In Second Kings, chapter five, verse ten, Elisha instructed Naaman to wash himself in the muddy waters of the Jordan River as a simple demonstration of humility and obedience. Furthermore, by doing so, Naaman would find it impossible to ascribe the cure to humans or natural means. The Israelites and the Assyrians knew that the Jordan could not heal leprosy. Naaman needed to know that his healing came miraculously by God’s grace and power through the word of His prophet.

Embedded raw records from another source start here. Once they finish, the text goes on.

File: src/rtl/digit_scan_mux.sv
// Time-multiplexes a six-digit BCD value onto one digit bus with frame-coherent
// updates, leading-zero blanking and a dead time at the start of each slot.
module digit_scan_mux
    import seg_pkg::*;
#(
    parameter int unsigned SCAN_DIV = 50000,
    parameter int unsigned DEAD_CYC = 16
) (
    input  logic               clk,
    input  logic               rst,
    digit_scan_mux_if.slave    bus
);

    localparam int unsigned CNT_W     = $clog2(SCAN_DIV);
    localparam slot_t       LAST_SLOT = slot_t'(NUM_DIGITS - 1);

    bcd_word_t             pending;
    bcd_word_t             active;
    slot_t                 slot;
    logic                  slot_tick;
    logic [CNT_W-1:0]      cnt;

    logic                  wrap_c;
    logic                  run_c;
    logic [NUM_DIGITS-1:0] blank_c;
    logic [BCD_W-1:0]      cur_c;

    scan_prescaler #(.SCAN_DIV(SCAN_DIV)) u_prescaler (
        .clk       (clk),
        .rst       (rst),
        .slot_tick (slot_tick),
        .cnt       (cnt)
    );

    // A digit is blanked while it and every digit to its left are zero; the last never is.
    always_comb begin
        blank_c = '0;
        run_c   = bus.blank_lz;
        for (int k = 0; k < NUM_DIGITS - 1; k++) begin
            run_c      = run_c && (active[NUM_DIGITS-1-k] == BCD_W'(0));
            blank_c[k] = run_c;
        end
    end

    always_comb begin
        wrap_c = slot_tick && (slot == LAST_SLOT);
        cur_c  = active[LAST_SLOT - slot];
    end

    always_ff @(posedge clk or posedge rst) begin
        if (rst) begin
            pending         <= '0;
            active          <= '0;
            slot            <= '0;
            bus.digit_out   <= '0;
            bus.sel         <= SEL_OFF;
            bus.frame_start <= 1'b0;
        end else begin
            if (bus.load) pending <= bus.digits_in;
            // A load on the wrap cycle bypasses pending so the new frame shows it.
            if (wrap_c) active <= bus.load ? bus.digits_in : pending;
            if (slot_tick) slot <= (slot == LAST_SLOT) ? slot_t'(0) : slot + slot_t'(1);

            bus.digit_out   <= cur_c;
            bus.sel         <= ((cnt >= CNT_W'(DEAD_CYC)) && !blank_c[slot]) ? slot_sel(slot) : SEL_OFF;
            bus.frame_start <= (slot == slot_t'(0)) && (cnt == '0);
        end
    end

endmodule

File: src/flat_wrapper.sv
// flat-port wrapper written by rule: the top's interface ports become plain ports
module digit_scan_mux_flat import seg_pkg::*;
#(
    parameter int unsigned SCAN_DIV = 50000,
    parameter int unsigned DEAD_CYC = 16
)
  (clk, rst, bus_digits_in, bus_load, bus_blank_lz, bus_digit_out, bus_sel, bus_frame_start);
  digit_scan_mux_if bus_i ();
  input  logic clk;
  input  logic rst;
  input wire logic [$bits(bus_i.digits_in)-1:0] bus_digits_in;
  input wire logic [$bits(bus_i.load)-1:0] bus_load;
  input wire logic [$bits(bus_i.blank_lz)-1:0] bus_blank_lz;
  output wire logic [$bits(bus_i.digit_out)-1:0] bus_digit_out;
  output wire logic [$bits(bus_i.sel)-1:0] bus_sel;
  output wire logic [$bits(bus_i.frame_start)-1:0] bus_frame_start;
  assign bus_i.digits_in = bus_digits_in;
  assign bus_i.load = bus_load;
  assign bus_i.blank_lz = bus_blank_lz;
  assign bus_digit_out = bus_i.digit_out;
  assign bus_sel = bus_i.sel;
  assign bus_frame_start = bus_i.frame_start;
  digit_scan_mux #(.SCAN_DIV(SCAN_DIV), .DEAD_CYC(DEAD_CYC)) u_core (.clk(clk), .rst(rst), .bus(bus_i));
endmodule
File: config.mk
export PLATFORM = sky130hd
export DESIGN_NAME = digit_scan_mux_flat
export DESIGN_NICKNAME = d
export VERILOG_FILES = /design/src/rtl/seg_pkg.sv /design/src/rtl/digit_scan_mux_if.sv /design/src/rtl/scan_prescaler.sv /design/src/rtl/digit_scan_mux.sv /design/src/flat_wrapper.sv
export SDC_FILE = /design/constraint.sdc
export NUM_CORES = 1
export LEC_CHECK = 0
export BUFFER_PORTS_ARGS = -buffer_cell sky130_fd_sc_hd__buf_2
export CAP_MARGIN = 15
export CORE_MARGIN = 5
export CORE_UTILIZATION = 25
export CTS_CLUSTER_DIAMETER = 30
export DETAILED_ROUTE_END_ITERATION = 8
export PLACE_DENSITY = 0.4
export SYNTH_ARGS = -nofsm -noshare
export SYNTH_HDL_FRONTEND = slang
export SYNTH_SLANG_ARGS = --single-unit
export TNS_END_PERCENT = 1
File: constraint.sdc
create_clock -name clk -period 3.9 [get_ports clk]
set_clock_uncertainty 0.2 [all_clocks]
set_input_delay 0.39 -clock clk [delete_from_list [all_inputs] [get_ports clk]]
set_output_delay 0.39 -clock clk [all_outputs]
set_load 0.02 [all_outputs]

Naaman would be sure that the waters of the Jordan were not a cure for leprosy. Otherwise, there would have been no lepers in Israel. The journey from Samaria to the river would be a great test of his faith and would set the matter before him in a very different aspect from that he had before viewed it. He had come as a mighty person to present his request to a king. He is brought to the prophet and sent on a further journey to what he would naturally look at as an insignificant stream. It was not to the king, prophet, nor the river that his healing could be. We can understand how difficult this new lesson was for Naaman to learn.
We need not think of Elisha as avoiding a leprous person, either from fear of infection or legal scruples. Instead, he wished to prevent any thought of himself as the worker of the cure from coming into Naaman’s mind. The Syrian captain’s idea was, as we can see from the sequel, that Jehovah was especially the God of the land of Israel. If he sent to one of the streams of that land, he would be most likely to connect, as he did, his recovery with the might of the God of Israel. The prophet would only be the mouthpiece of Jehovah, and this reason sent his direction by a messenger.